Data records
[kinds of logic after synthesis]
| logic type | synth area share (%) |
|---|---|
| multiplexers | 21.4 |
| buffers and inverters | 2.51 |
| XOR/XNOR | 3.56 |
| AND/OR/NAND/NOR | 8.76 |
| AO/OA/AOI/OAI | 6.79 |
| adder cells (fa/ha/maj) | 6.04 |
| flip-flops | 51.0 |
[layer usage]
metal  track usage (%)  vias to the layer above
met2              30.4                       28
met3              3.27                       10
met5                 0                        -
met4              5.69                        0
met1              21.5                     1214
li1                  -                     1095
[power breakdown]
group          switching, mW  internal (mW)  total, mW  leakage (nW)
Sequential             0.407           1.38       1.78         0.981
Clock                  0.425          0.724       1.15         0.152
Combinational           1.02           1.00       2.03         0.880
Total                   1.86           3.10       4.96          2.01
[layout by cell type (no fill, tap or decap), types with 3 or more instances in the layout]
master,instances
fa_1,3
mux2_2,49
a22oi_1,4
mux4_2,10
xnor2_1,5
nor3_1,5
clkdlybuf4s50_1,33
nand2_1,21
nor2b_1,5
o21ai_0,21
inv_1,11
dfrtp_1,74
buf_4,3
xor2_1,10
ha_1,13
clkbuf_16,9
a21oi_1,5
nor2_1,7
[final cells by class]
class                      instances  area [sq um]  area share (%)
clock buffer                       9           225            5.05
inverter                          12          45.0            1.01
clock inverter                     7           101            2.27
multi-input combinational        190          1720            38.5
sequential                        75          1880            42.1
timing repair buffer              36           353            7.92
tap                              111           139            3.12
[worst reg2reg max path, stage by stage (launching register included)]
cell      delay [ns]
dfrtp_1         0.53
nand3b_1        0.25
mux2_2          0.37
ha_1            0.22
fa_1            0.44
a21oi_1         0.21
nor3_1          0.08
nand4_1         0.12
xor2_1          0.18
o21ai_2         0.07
--- src/rtl/write_level_monitor.sv ---
// Write-domain fill monitor: synchronizes the Gray read pointer into wclk and
// publishes registered level/free/almost-full and (with WLEVEL_OVERFLOW_DETECT_EN) a sticky overflow flag.
module write_level_monitor #(
  parameter int ADDRESS_SIZE = 4,
  parameter int SYNC_STAGES  = 2
) (
  input  logic                  wclk,
  input  logic                  wrst_n,
  input  logic [ADDRESS_SIZE:0] rptr,
  input  logic [ADDRESS_SIZE:0] write_ptr,
  input  logic                  winc,
  input  logic                  wfull,
  input  logic [ADDRESS_SIZE:0] afull_thresh,
  input  logic                  clr_ovf,
  output logic [ADDRESS_SIZE:0] wq2_read_ptr,
  output logic [ADDRESS_SIZE:0] wlevel,
  output logic [ADDRESS_SIZE:0] wfree,
  output logic                  walmost_full,
  output logic                  woverflow
);

  localparam int PW = ADDRESS_SIZE + 1;
  localparam logic [PW-1:0] DEPTH = {1'b1, {ADDRESS_SIZE{1'b0}}};

  logic [PW-1:0] sync_q [SYNC_STAGES];
  logic [PW-1:0] wbin;
  logic [PW-1:0] rbin;
  logic [PW-1:0] diff;

  function automatic logic [PW-1:0] gray2bin(input logic [PW-1:0] g);
    logic [PW-1:0] b;
    b[PW-1] = g[PW-1];
    for (int i = PW - 2; i >= 0; i--) begin
      b[i] = b[i+1] ^ g[i];
    end
    return b;
  endfunction

  // Plain flop chain; only stage 0 ever samples the foreign-domain rptr.
  always_ff @(posedge wclk or negedge wrst_n) begin
    if (!wrst_n) begin
      for (int i = 0; i < SYNC_STAGES; i++) begin
        sync_q[i] <= '0;
      end
    end else begin
      sync_q[0] <= rptr;
      for (int i = 1; i < SYNC_STAGES; i++) begin
        sync_q[i] <= sync_q[i-1];
      end
    end
  end

  assign wq2_read_ptr = sync_q[SYNC_STAGES-1];

  always_comb begin
    wbin = gray2bin(write_ptr);
    rbin = gray2bin(wq2_read_ptr);
    // Modular subtract absorbs pointer wrap; no saturation by design.
    diff = wbin - rbin;
  end

  always_ff @(posedge wclk or negedge wrst_n) begin
    if (!wrst_n) begin
      wlevel       <= '0;
      wfree        <= DEPTH;
      walmost_full <= 1'b0;
    end else begin
      wlevel       <= diff;
      wfree        <= DEPTH - diff;
      walmost_full <= (diff >= afull_thresh);
    end
  end

`ifdef WLEVEL_OVERFLOW_DETECT_EN
  // Set has priority over clear so a simultaneous overflow is never lost.
  always_ff @(posedge wclk or negedge wrst_n) begin
    if (!wrst_n) begin
      woverflow <= 1'b0;
    end else if (winc && wfull) begin
      woverflow <= 1'b1;
    end else if (clr_ovf) begin
      woverflow <= 1'b0;
    end
  end
`else
  logic unused_ovf_inputs;
  assign unused_ovf_inputs = ^{winc, wfull, clr_ovf};
  assign woverflow = 1'b0;
`endif

endmodule

--- config.mk ---
export PLATFORM = sky130hd
export DESIGN_NAME = write_level_monitor
export DESIGN_NICKNAME = d
export VERILOG_FILES = /design/src/rtl/write_level_monitor.sv
export SDC_FILE = /design/constraint.sdc
export NUM_CORES = 1
export LEC_CHECK = 0
export ABC_AREA = 0
export BUFFER_PORTS_ARGS = -buffer_cell sky130_fd_sc_hd__buf_2
export CAP_MARGIN = 20
export CORE_MARGIN = 2
export CORE_UTILIZATION = 51
export DETAILED_ROUTE_END_ITERATION = 7
export MAX_ROUTING_LAYER = met4
export PLACE_DENSITY = 0.82
export SYNTH_ARGS = -nofsm -noshare
export SYNTH_HDL_FRONTEND = slang
export SYNTH_SLANG_ARGS = --single-unit
--- constraint.sdc ---
create_clock -name wclk -period 6 [get_ports wclk]
set_input_delay 0.6 -clock wclk [delete_from_list [all_inputs] [get_ports wclk]]
set_output_delay 0.6 -clock wclk [all_outputs]
set_load 0.1 [all_outputs]
==> impl_metrics.csv, run 1 <==
group,metric,value,unit
sta,fin_crit_sh,0.493,
synth,synth_top_area_frac,0.472,
layout,antenna_cells,0,
die,num_rows,16,
sta,finalSetupViolations,0,
detailed_routing,drc,0,
synth,syn-instance-count,80,
grt,grt_max_degree,21,
sta,finalSetupTns,0,ps
cts,clk_latency,310,ps
synth,syn_area,1010,sq um
cts,clk_path_buf_depth,2,
setup_path,worstSetupPathType,"register to register",
synth,synth_area_leaders,"dfrtp_1, ha_1, xor2_2",
detailed_routing,vias,604,
sta,min_period,2960,ps
detailed_routing,ant_nets,0,
grt,grt_overflow_total,0,
synth,ys_seq_elements,20,
setup_path,critical_path_arrival,3160,ps
setup_path,end_kind,"register",
synth,synth_edf_count,0,
synth,yosys.area_share.adder,0.144,
synth,synth_nets,111,
synth,synth_top_cells_by_count,"dfrtp_1, ha_1, inv_1, buf_4, xor2_1",
detailed_routing,avgViaCountPerCell,4.44,
job,cap_violations,0,
layout,fillers,157,
die,io_pins,37,
setup_path,required,6200,ps
synth,yosys.area_share.simple,0.0447,
layout,nets,141,
die,dieArea,2350,sq um
cts,cts-resized-gates,0,
setup_path,crit_family,"XOR/XNOR gates",
cts,cts.sinks,20,
detailed_routing,wl_per_cell,11.2,um
synth,synth_compound_area_frac,0.0373,
grt,grt_pass1_vias,599,
die,start_util,0.530,
cts,numCtsBuffers,3,
synth,synthMostInstantiatedCell,"dfrtp_1",
setup_path,max_stage_delay,440,ps
setup_path,crit_cells,12,
setup_path,crit_fanout,3,
synth,ys_warn_count,0,
cts,cts_tree,"built",
layout,area_delta_synth_final,19.3,%
synth,synth_top_family_by_area,"XOR/XNOR gates",
cts,root_buffer,"clkbuf_4",
synth,synth_top_cell_by_area,"dfrtp_1",
detailed_routing,drt_first_pass_iters,3,
synth,yosys_most_used_dff,"dfrtp_1",
sta,skew,9.20,ps
die,core_area,1900,sq um
placement,dp_hpwl,1.24,mm
detailed_routing,drt-total-wl,1.53,mm
synth,synth_mux_area_frac,0.0112,
sta,final-max-slew-violation-count,0,
setup_path,cp-start-kind,"register",
layout,drive_gt1_frac,0.404,
synth,synthDistinctLibCells,20,
sta,max_freq,338,MHz
synth,syn_area_per_cell,12.6,sq um
synth,ys_async_sr_fraction,1.00,
placement,gp_congestion,0.767,
grt,grt_first_pass_wirelength,2.70,mm
detailed_routing,drt_iter0_drc,7,
cts,path_clk_slew,120,ps
synth,yosys.area_share.xor_xnor,0.175,
setup_path,cp_slowest_cell,"dfrtp_1",
cts,htree_num_levels,1,
die,die_w,48.4,um
placement,portBuffers,32,
synth,ys_seq_area_frac,0.498,
cts,hold_buffers,0,
sta,rsz0062_at_grt,"false",
setup_path,worstRegToRegCells,12,
grt,grt_usage,0.164,
grt,antenna_found_initial,0,
cts,post-cts-setup-buffers,0,
setup_path,crit_buf_inv,0,
sta,hold_violations,0,
status,status,"complete, no violations",
setup_path,cp_cell_sequence,"xnor2_2 -> xor2_2 -> xor2_2 -> xnor2_1 -> ha_1 -> fa_1 -> nand2b_1 -> a21oi_1 -> xnor2_1 -> ha_1 -> a21oi_1 -> o21ai_0",
die,fp.dieH,48.4,um
hold_path,hp-class,"primary input to asynchronous set/reset pin",
## metal layers
layer	track usage	wire length, um	vias to the layer above
li1	-	-	301
met1	0.182	608	281
met2	0.269	789	17
met3	0.0309	69	5
met4	0.114	58	0
met5	-	0	-
## state kept, by name, indices dropped and copies added, names as in the netlist
register,flops
wfree,4
sync_q,5
wq2_read_ptr,5
wlevel,5
walmost_full,1
## per-stage QoR
stage | area (sq um) | hold slack [ps] | cells | worst slack (ps) | util
3_3_place_gp | 1150 | 332 | 132 | 2730 | 0.604
2_1_floorplan | 1010 | 304 | 80 | 3040 | -
4_1_cts | 1200 | 220 | 136 | 2980 | 0.632
5_1_grt | 1200 | 239 | 136 | 2760 | 0.632
6_report | 1200 | 207 | 136 | 3040 | 0.632
3_5_place_dp | 1150 | 336 | 132 | 2680 | 0.604
## final timing paths
path	startpoint	endpoint	slack, ps
worst max-delay path	wq2_read_ptr[4]	walmost_full	3040
worst min-delay path	wrst_n	wlevel[3]	210
worst max register to register	wq2_read_ptr[4]	walmost_full	3040
worst min register to register	sync_q[6]	wq2_read_ptr[1]	360
max in group asynchronous	wrst_n	wfree[4]	5470
min in group wclk	sync_q[6]	wq2_read_ptr[1]	360
## cells by family (layout without fill, tap and decap cells)
kind of cell | Yosys count | count (layout)
XOR/XNOR | 15 | 15
adder cells (fa/ha/maj) | 11 | 11
buffers and inverters | 16 | 45
multiplexers | 1 | 1
flip-flops | 20 | 20
other | 1 | 1
AO/OA/AOI/OAI | 7 | 7
AND/OR/NAND/NOR | 9 | 9
## cell type report
type	instances	area [sq um]	share of cell area
Inverter	9	33.8	0.0281
Sequential cell	20	502	0.418
Multi-Input combinational cell	44	419	0.349
Clock inverter	1	30.0	0.0250
Timing Repair Buffer	32	160	0.133
Tap cell	27	33.8	0.0281
Clock buffer	3	22.5	0.0188
## placed cells by master, fill, tap and decap left out, drive strengths merged
master  synthesis  layout
ha             10      10
dfrtp          19      19
clkbuf          0       3
nand2b          2       2
nor2            2       2
o21ai           2       2
a21oi           4       4
buf             7      32
nand3b          1       1
mux2            1       1
conb            1       1
fa              1       1
nand2           2       2
xnor2           6       6
nand3           2       2
a21o            1       1
dfstp           1       1
inv             9       9
xor2            9       9
bufinv          0       1
Power of run 1 is not shown: default switching activity piles up to over one toggle a cycle in this logic, so the estimate is an artifact.
==> run 2, diff against run 1 <==
--- a/config.mk
+++ b/config.mk
@@ -9,10 +9,10 @@
 export BUFFER_PORTS_ARGS = -buffer_cell sky130_fd_sc_hd__buf_2
 export CAP_MARGIN = 20
 export CORE_MARGIN = 2
-export CORE_UTILIZATION = 51
+export CORE_UTILIZATION = 48
 export DETAILED_ROUTE_END_ITERATION = 7
 export MAX_ROUTING_LAYER = met4
-export PLACE_DENSITY = 0.82
+export PLACE_DENSITY = 0.78
 export SYNTH_ARGS = -nofsm -noshare
 export SYNTH_HDL_FRONTEND = slang
 export SYNTH_SLANG_ARGS = --single-unit
==> constraint.sdc (replaced) <==
create_clock -name wclk -period 3.05 [get_ports wclk]
set_input_delay 0.305 -clock wclk [delete_from_list [all_inputs] [get_ports wclk]]
set_output_delay 0.305 -clock wclk [all_outputs]
set_load 0.1 [all_outputs]
==> impl_metrics.csv, run 2 (synthesis gave the netlist of run 1 again) <==
group,metric,value,unit
status,status,"complete, no violations",
cts,htree_num_levels,1,
hold_path,holdPathStages,1,
hold_path,holdPathEnd,"sync_q[8]",
die,start_util,0.513,
setup_path,cp_cell_sequence,"xnor2_2 -> xor2_2 -> xor2_2 -> xnor2_1 -> ha_2 -> fa_2 -> nand2b_1 -> a21oi_2 -> xnor2_2 -> ha_1 -> a21oi_1 -> o21ai_0",
die,dieArea,2480,sq um
detailed_routing,wl_per_cell,11.0,um
die,die_w,49.8,um
die,core_area,1960,sq um
hold_path,hp-class,"primary input to register",
layout,area_delta_synth_final,23.0,%
layout,fillers,186,
setup_path,critical_path_arrival,3030,ps
sta,finalSetupViolations,0,
grt,grt_first_pass_wirelength,2.70,mm
setup_path,worstRegToRegCells,12,
sta,final-max-slew-violation-count,0,
setup_path,crit_family,"XOR/XNOR gates",
layout,nets,147,
grt,grt_overflow_total,0,
sta,hold_violations,0,
setup_path,worstSetupPathType,"register to register",
cts,path_clk_slew,100,ps
detailed_routing,vias,616,
detailed_routing,drc,0,
detailed_routing,drt_first_pass_iters,4,
setup_path,crit_fanout,3,
cts,clk_latency,290,ps
sta,min_period,2840,ps
job,cap_violations,0,
sta,rsz0062_at_grt,"false",
sta,finalSetupTns,0,ps
sta,skew,1.57,ps
grt,grt_pass1_vias,650,
setup_path,cp-start-kind,"register",
die,num_rows,16,
sta,fin_crit_sh,0.933,
setup_path,r2r_start,"wq2_read_ptr[4]",
grt,grt_max_degree,21,
setup_path,cp_slowest_cell,"dfrtp_1",
setup_path,required,3230,ps
layout,final_common_cell,"buf_2",
setup_path,crit_buf_inv,0,
detailed_routing,drt-total-wl,1.56,mm
layout,drive_gt1_frac,0.452,
cts,root_buffer,"clkbuf_4",
cts,cts_tree,"built",
detailed_routing,avgViaCountPerCell,4.34,
grt,antenna_found_initial,0,
layout,antenna_cells,0,
layout,layout_common_cells,"buf_2, dfrtp_1, inv_1, ha_1",
grt,grt_usage,0.154,
placement,portBuffers,32,
setup_path,max_stage_delay,440,ps
die,io_pins,37,
detailed_routing,drt_iter0_drc,5,
sta,max_freq,352,MHz
placement,gp_congestion,0.812,
placement,dp_hpwl,1.26,mm
cts,numCtsBuffers,3,
cts,cts.sinks,20,
detailed_routing,ant_nets,0,
setup_path,rrSetupSlack,210,ps
setup_path,r2r_end,"walmost_full",
setup_path,end_kind,"register",
cts,clk_path_buf_depth,2,
die,fp.dieH,49.8,um
hold_path,hold_start,"rptr[3]",
==> run 2: cell types whose count changed in the layout (fill, tap and decap cells not counted), sizes merged <==
cell	change
dlygate4sd3	+1
bufinv	-1
clkbuf	+1
buf	+5
==> run 2: per-stage QoR <==
step                       util  setup slack (ps)  hold slack [ps]  instance area [sq um]  std cells
final                     0.631               205              109                   1240        142
after global routing      0.631              4.93             82.2                   1240        142
after CTS                 0.612              87.5              100                   1200        139
after detailed placement  0.593              76.9              270                   1160        134
after global placement    0.593               142              261                   1160        134
after floorplan               -               296             9.41                   1010         80
==> run 2: final cells by class <==
class	instances	area, sq um	share of cell area
sequential	20	502	0.405
multi-input combinational	44	435	0.352
timing repair buffer	38	208	0.168
inverter	9	33.8	0.0273
tap	27	33.8	0.0273
clock buffer	4	26.3	0.0212
==> run 2: layer usage <==
layer / global-route usage / part of all wire / routed length [um]
met2: 0.249 / 0.51 / 797
met1: 0.174 / 0.42 / 662
met5: - / 0 / 0
met4: 0.0833 / 0.020 / 31
met3: 0.0394 / 0.042 / 66
==> run 2: timing repair <==
item	4_1_cts	5_1_grt
hold endpoints to repair	19	0
buffers inserted	0	3
hold buffers	1	0
gates resized for setup	0	4
setup endpoints to repair	0	2
==> run 2: worst max path at each step <==
stage | startpoint | end | slack (ps) | cells past startpoint
after floorplan | wq2_read_ptr[3] | walmost_full | 300 | 12
after global placement | write_ptr[3] | walmost_full | 140 | 13
after detailed placement | write_ptr[3] | walmost_full | 80 | 13
after CTS | wq2_read_ptr[4] | walmost_full | 90 | 12
after global routing | wq2_read_ptr[4] | walmost_full | 5 | 12
final | wq2_read_ptr[4] | walmost_full | 210 | 12
==> run 2: worst reg2reg max path, cell delays in order (launching register included) <==
cell	delay, ps
dfrtp_1	440
xnor2_2	250
xor2_2	220
xor2_2	200
xnor2_1	90
ha_2	190
fa_2	350
nand2b_1	170
a21oi_2	190
xnor2_2	100
ha_1	310
a21oi_1	130
o21ai_0	90
Power of run 2 is left out for the same reason.
==> run 3, diff against run 2 <==
--- a/config.mk
+++ b/config.mk
@@ -8,11 +8,13 @@
 export ABC_AREA = 0
 export BUFFER_PORTS_ARGS = -buffer_cell sky130_fd_sc_hd__buf_2
 export CAP_MARGIN = 20
+export CORE_ASPECT_RATIO = 0.75
 export CORE_MARGIN = 2
-export CORE_UTILIZATION = 48
+export CORE_UTILIZATION = 50
+export CTS_BUF_LIST = sky130_fd_sc_hd__clkbuf_2
 export DETAILED_ROUTE_END_ITERATION = 7
 export MAX_ROUTING_LAYER = met4
-export PLACE_DENSITY = 0.78
+export PLACE_DENSITY = 0.81
 export SYNTH_ARGS = -nofsm -noshare
 export SYNTH_HDL_FRONTEND = slang
 export SYNTH_SLANG_ARGS = --single-unit
==> impl_metrics.csv, run 3 (synthesis gave the netlist of run 1 again) <==
group,metric,value,unit
status,status,"complete, no violations",
grt,grt_usage,0.151,
sta,finalSetupViolations,0,
detailed_routing,drt-total-wl,1.60,mm
sta,hold_violations,0,
layout,drive_gt1_frac,0.452,
sta,skew,0.818,ps
grt,antenna_found_initial,0,
cts,root_buffer,"clkbuf_2",
die,start_util,0.513,
placement,gp_congestion,0.784,
die,io_pins,37,
layout,layout_common_cells,"buf_2, dfrtp_1, ha_1, inv_1",
setup_path,cp-startpoint,"wq2_read_ptr[4]",
detailed_routing,ant_nets,0,
setup_path,worstRegToRegCells,12,
placement,portBuffers,32,
die,fp.dieH,42.9,um
die,core_area,1960,sq um
setup_path,end_kind,"register",
layout,nets,147,
setup_path,crit_fanout,3,
setup_path,cp-start-kind,"register",
placement,dp_hpwl,1.21,mm
cts,clk_path_buf_depth,2,
setup_path,rrSetupSlack,180,ps
cts,clk_latency,310,ps
grt,grt_first_pass_wirelength,2.66,mm
cts,cts_tree,"built",
detailed_routing,drt_first_pass_iters,2,
setup_path,cp-endpoint,"walmost_full",
job,cap_violations,0,
grt,grt_overflow_total,0,
cts,cts.sinks,20,
cts,path_clk_slew,180,ps
sta,min_period,2870,ps
sta,max_freq,348,MHz
layout,final_common_cell,"buf_2",
hold_path,hp-class,"primary input to register",
grt,grt_pass1_vias,608,
detailed_routing,avgViaCountPerCell,4.58,
detailed_routing,drt_iter0_drc,5,
die,die_w,55.8,um
grt,grt_max_degree,21,
cts,numCtsBuffers,3,
cts,htree_num_levels,1,
detailed_routing,drc,0,
setup_path,worstSetupPathType,"register to register",
sta,fin_crit_sh,0.942,
layout,area_delta_synth_final,24.2,%
setup_path,r2r_start,"wq2_read_ptr[4]",
sta,hold_slack,76.0,ps
setup_path,r2r_end,"walmost_full",
detailed_routing,wl_per_cell,11.5,um
die,num_rows,14,
layout,fillers,155,
detailed_routing,vias,636,
sta,final-max-slew-violation-count,0,
setup_path,required,3270,ps
die,dieArea,2390,sq um
setup_path,critical_path_arrival,3100,ps
layout,antenna_cells,0,
run 3: repair_timing:
action,CTS,global route
buffers inserted,0,2
gates resized for setup,0,3
hold buffers,1,0
endpoints found under the hold margin,19,0
endpoints found under the setup margin,0,1
run 3: area by class of cell:
cell class	instances	area, sq um	area share
Clock inverter	1	30.0	0.0240
Tap cell	24	30.0	0.0240
Multi-Input combinational cell	44	433	0.346
Inverter	9	33.8	0.0270
Clock buffer	3	15.0	0.0120
Sequential cell	20	502	0.401
Timing Repair Buffer	38	208	0.166
run 3: how the worst min path moves through the flow:
stage                     startpoint  cells after the start              end
after global routing         rptr[2]                      1        sync_q[7]
after global placement        wrst_n                      1  wq2_read_ptr[1]
final                        rptr[2]                      1        sync_q[7]
after CTS                    rptr[2]                      1        sync_q[7]
after floorplan               wrst_n                      0        sync_q[5]
after detailed placement      wrst_n                      1  wq2_read_ptr[1]
run 3: through the flow:
stage          setup TNS (ps)  setup slack [ps]   util  cell area, sq um  std cells
2_1_floorplan               0               296      -              1010         80
3_3_place_gp                0               158  0.595              1170        132
3_5_place_dp                0               126  0.595              1170        132
4_1_cts                     0               118  0.623              1220        137
5_1_grt                 -23.4             -23.4  0.638              1250        139
6_report                    0               177  0.638              1250        139
run 3: per-layer routing:
layer  up-vias  global-route usage  routed length, um
met4         0              0.0429                 16
met5         -                   -                  0
li1        311                   -                  -
met3         2              0.0518                 95
met1       304               0.173                639
met2        19               0.257                843
run 3: critical path: stages (launching register included):
cell	delay [ps]
dfrtp_1	460
xnor2_2	240
xor2_2	220
xor2_2	200
xnor2_1	80
ha_1	210
fa_2	360
nand2b_1	170
a21oi_2	190
xnor2_2	150
ha_1	270
a21oi_1	140
o21ai_0	90
Power of run 3 is left out for the same reason.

ABOUT THIS EXERCISE
The lines to return are those with the string "dieArea" in them; copy each from the entries above.

SOLUTION TO THIS TASK
die,dieArea,2350,sq um
die,dieArea,2480,sq um
die,dieArea,2390,sq um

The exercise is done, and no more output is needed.